Figure 1. Fractional stability of the hypothetical exomoon system, shown in the semi-major axis-orbital inclination plane (Harada et al. 2023). In Harada et al. (2023), we investigated the plausibility of exomoons orbiting the temperate giant planet HIP 41378 f, which has been shown to have a low apparent bulk density and a flat near-infrared transmission spectrum, hinting that it may possess circumplanetary rings. Given this planet's long orbital period (1.5 yr), it has been suggested that it may also host a large exomoon. Here, we analyzed the orbital stability of a hypothetical exomoon with a satellite-to-planet mass ratio of 0.0123 orbiting HIP 41378 f. Combining a new software package, astroQTpy, with REBOUND and EqTide, we conducted a series of N-body and tidal migration simulations, demonstrating that satellites up to this size are largely stable against dynamical escape and collisions. For example, Figure 1 shows the fraction of simulated N-body systems that were stable against Hill sphere escape and collisions as a function of the semi-major axis of the moon and its orbital inclination (relative to planet f).

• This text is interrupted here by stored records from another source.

**src/rtl/dct_block_sequencer_if.sv**
```systemverilog
// Strobe/handshake bundle between dct_block_sequencer and the block buffer, 1-D DCT core and stream ports.
interface dct_block_sequencer_if;
    localparam int unsigned ELEM_W = 6;
    localparam int unsigned LINE_W = 3;

    logic              in_valid;
    logic              in_ready;
    logic [ELEM_W-1:0] buf_addr;
    logic              buf_we;
    logic              out_valid;
    logic              out_ready;
    logic              out_last;
    logic [LINE_W-1:0] vec_idx;
    logic              vec_dir;
    logic              core_start;
    logic              core_done;
    logic              vec_wb;

    modport master (
        input  in_valid, out_ready, core_done,
        output in_ready, buf_addr, buf_we, out_valid, out_last,
               vec_idx, vec_dir, core_start, vec_wb
    );

    modport slave (
        output in_valid, out_ready, core_done,
        input  in_ready, buf_addr, buf_we, out_valid, out_last,
               vec_idx, vec_dir, core_start, vec_wb
    );
endinterface

```
**src/rtl/dct_block_sequencer.sv**
```systemverilog
// Control FSM for one 8x8 2-D DCT: load 64 samples, 8 row + 8 column core passes, drain 64 coefficients.
// Optional core watchdog with sticky err/ERR state: define DCT_CORE_WDT_EN.
module dct_block_sequencer #(
    parameter int unsigned WDT_CYCLES = 64
) (
    input  logic                  clk,
    input  logic                  reset,
    input  logic                  start,
    dct_block_sequencer_if.master dct,
    output logic                  busy,
    output logic                  done,
    output logic                  err
);
    localparam int unsigned       ELEM_W    = 6;
    localparam int unsigned       LINE_W    = 3;
    localparam logic [ELEM_W-1:0] ELEM_LAST = ELEM_W'(63);
    localparam logic [LINE_W-1:0] LINE_LAST = LINE_W'(7);

    typedef enum logic [2:0] {
        S_IDLE      = 3'd0,
        S_LOAD      = 3'd1,
        S_ROW_ISSUE = 3'd2,
        S_ROW_WAIT  = 3'd3,
        S_COL_ISSUE = 3'd4,
        S_COL_WAIT  = 3'd5,
        S_DRAIN     = 3'd6
`ifdef DCT_CORE_WDT_EN
        , S_ERR     = 3'd7
`endif
    } state_t;

    state_t            state, state_nxt;
    logic [ELEM_W-1:0] elem_cnt, elem_nxt;
    logic [LINE_W-1:0] line, line_nxt;
    logic              done_q, done_nxt;

`ifdef DCT_CORE_WDT_EN
    localparam int unsigned      WDT_W    = $clog2(WDT_CYCLES + 1);
    localparam logic [WDT_W-1:0] WDT_LAST = WDT_W'(WDT_CYCLES - 1);
    logic [WDT_W-1:0] wdt, wdt_nxt;
    logic             err_q, err_nxt;
`endif

    // State and counter registers
    always_ff @(posedge clk) begin
        if (!reset) begin
            state    <= S_IDLE;
            elem_cnt <= '0;
            line     <= '0;
            done_q   <= 1'b0;
`ifdef DCT_CORE_WDT_EN
            wdt      <= '0;
            err_q    <= 1'b0;
`endif
        end else begin
            state    <= state_nxt;
            elem_cnt <= elem_nxt;
            line     <= line_nxt;
            done_q   <= done_nxt;
`ifdef DCT_CORE_WDT_EN
            wdt      <= wdt_nxt;
            err_q    <= err_nxt;
`endif
        end
    end

    // Next-state and counter update; counters hold at their terminal value
    always_comb begin
        state_nxt = state;
        elem_nxt  = elem_cnt;
        line_nxt  = line;
        done_nxt  = 1'b0;
`ifdef DCT_CORE_WDT_EN
        wdt_nxt   = wdt;
        err_nxt   = err_q;
`endif
        case (state)
            S_IDLE: begin
                if (start) begin
                    state_nxt = S_LOAD;
                    elem_nxt  = '0;
                end
            end
            S_LOAD: begin
                if (dct.in_valid) begin
                    if (elem_cnt == ELEM_LAST) begin
                        state_nxt = S_ROW_ISSUE;
                        line_nxt  = '0;
                    end else begin
                        elem_nxt = elem_cnt + ELEM_W'(1);
                    end
                end
            end
            S_ROW_ISSUE: begin
                state_nxt = S_ROW_WAIT;
`ifdef DCT_CORE_WDT_EN
                wdt_nxt   = '0;
`endif
            end
            S_COL_ISSUE: begin
                state_nxt = S_COL_WAIT;
`ifdef DCT_CORE_WDT_EN
                wdt_nxt   = '0;
`endif
            end
            S_ROW_WAIT, S_COL_WAIT: begin
                if (dct.core_done) begin
                    if (line == LINE_LAST) begin
                        if (state == S_ROW_WAIT) begin
                            state_nxt = S_COL_ISSUE;
                            line_nxt  = '0;
                        end else begin
                            state_nxt = S_DRAIN;
                            elem_nxt  = '0;
                        end
                    end else begin
                        line_nxt  = line + LINE_W'(1);
                        state_nxt = (state == S_ROW_WAIT) ? S_ROW_ISSUE : S_COL_ISSUE;
                    end
                end
`ifdef DCT_CORE_WDT_EN
                else if (wdt == WDT_LAST) begin
                    state_nxt = S_ERR;
                    err_nxt   = 1'b1;
                end else begin
                    wdt_nxt = wdt + WDT_W'(1);
                end
`endif
            end
            S_DRAIN: begin
                if (dct.out_ready) begin
                    if (elem_cnt == ELEM_LAST) begin
                        state_nxt = S_IDLE;
                        done_nxt  = 1'b1;
                    end else begin
                        elem_nxt = elem_cnt + ELEM_W'(1);
                    end
                end
            end
`ifdef DCT_CORE_WDT_EN
            S_ERR: begin
                if (start) begin
                    state_nxt = S_LOAD;
                    elem_nxt  = '0;
                    err_nxt   = 1'b0;
                end
            end
`endif
            default: state_nxt = S_IDLE;
        endcase
    end

    // Strobes decoded from state and same-cycle handshake inputs
    always_comb begin
        dct.in_ready   = 1'b0;
        dct.buf_we     = 1'b0;
        dct.out_valid  = 1'b0;
        dct.out_last   = 1'b0;
        dct.core_start = 1'b0;
        dct.vec_dir    = 1'b0;
        dct.vec_wb     = 1'b0;
        busy           = (state != S_IDLE);
        case (state)
            S_LOAD: begin
                dct.in_ready = 1'b1;
                dct.buf_we   = dct.in_valid;
            end
            S_ROW_ISSUE: dct.core_start = 1'b1;
            S_ROW_WAIT:  dct.vec_wb     = dct.core_done;
            S_COL_ISSUE: begin
                dct.core_start = 1'b1;
                dct.vec_dir    = 1'b1;
            end
            S_COL_WAIT: begin
                dct.vec_wb  = dct.core_done;
                dct.vec_dir = 1'b1;
            end
            S_DRAIN: begin
                dct.out_valid = 1'b1;
                dct.out_last  = (elem_cnt == ELEM_LAST);
            end
            default: ;
        endcase
    end

    assign dct.buf_addr = elem_cnt;
    assign dct.vec_idx  = line;
    assign done         = done_q;
`ifdef DCT_CORE_WDT_EN
    assign err          = err_q;
`else
    assign err          = 1'b0;
`endif
endmodule

```
**src/flat_wrapper.sv**
```systemverilog
// flat-port wrapper written by rule: the top's interface ports become plain ports
module dct_block_sequencer_flat 
#(
    parameter int unsigned WDT_CYCLES = 64
)
  (clk, reset, start, busy, done, err, dct_in_valid, dct_out_ready, dct_core_done, dct_in_ready, dct_buf_addr, dct_buf_we, dct_out_valid, dct_out_last, dct_vec_idx, dct_vec_dir, dct_core_start, dct_vec_wb);
  dct_block_sequencer_if dct_i ();
  input  logic clk;
  input  logic reset;
  input  logic start;
  output logic busy;
  output logic done;
  output logic err;
  input wire logic [$bits(dct_i.in_valid)-1:0] dct_in_valid;
  input wire logic [$bits(dct_i.out_ready)-1:0] dct_out_ready;
  input wire logic [$bits(dct_i.core_done)-1:0] dct_core_done;
  output wire logic [$bits(dct_i.in_ready)-1:0] dct_in_ready;
  output wire logic [$bits(dct_i.buf_addr)-1:0] dct_buf_addr;
  output wire logic [$bits(dct_i.buf_we)-1:0] dct_buf_we;
  output wire logic [$bits(dct_i.out_valid)-1:0] dct_out_valid;
  output wire logic [$bits(dct_i.out_last)-1:0] dct_out_last;
  output wire logic [$bits(dct_i.vec_idx)-1:0] dct_vec_idx;
  output wire logic [$bits(dct_i.vec_dir)-1:0] dct_vec_dir;
  output wire logic [$bits(dct_i.core_start)-1:0] dct_core_start;
  output wire logic [$bits(dct_i.vec_wb)-1:0] dct_vec_wb;
  assign dct_i.in_valid = dct_in_valid;
  assign dct_i.out_ready = dct_out_ready;
  assign dct_i.core_done = dct_core_done;
  assign dct_in_ready = dct_i.in_ready;
  assign dct_buf_addr = dct_i.buf_addr;
  assign dct_buf_we = dct_i.buf_we;
  assign dct_out_valid = dct_i.out_valid;
  assign dct_out_last = dct_i.out_last;
  assign dct_vec_idx = dct_i.vec_idx;
  assign dct_vec_dir = dct_i.vec_dir;
  assign dct_core_start = dct_i.core_start;
  assign dct_vec_wb = dct_i.vec_wb;
  dct_block_sequencer #(.WDT_CYCLES(WDT_CYCLES)) u_core (.clk(clk), .reset(reset), .start(start), .dct(dct_i), .busy(busy), .done(done), .err(err));
endmodule
```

Figure 2. Simulated exomoon transits compared to the observed white light curve from HST WFC3 (HST GO program 16267). Figure originally published in Harada et al. (2023). We also simulated the expected transit signal from this hypothetical exomoon and showed that current transit observations likely cannot constrain the presence of exomoons orbiting HIP 41378 f, though future observations may be capable of detecting exomoons in other systems (for example, see Figure 2). Lastly, we modeled the combined transmission spectrum of HIP 41378 f and a hypothetical moon with a low-metallicity atmosphere, and showed that the total effective spectrum would be contaminated at the 10 ppm level. This work not only demonstrates the feasibility of exomoons orbiting HIP 41378 f, but also shows that large exomoons may be a source of uncertainty in future high-precision measurements of exoplanet systems.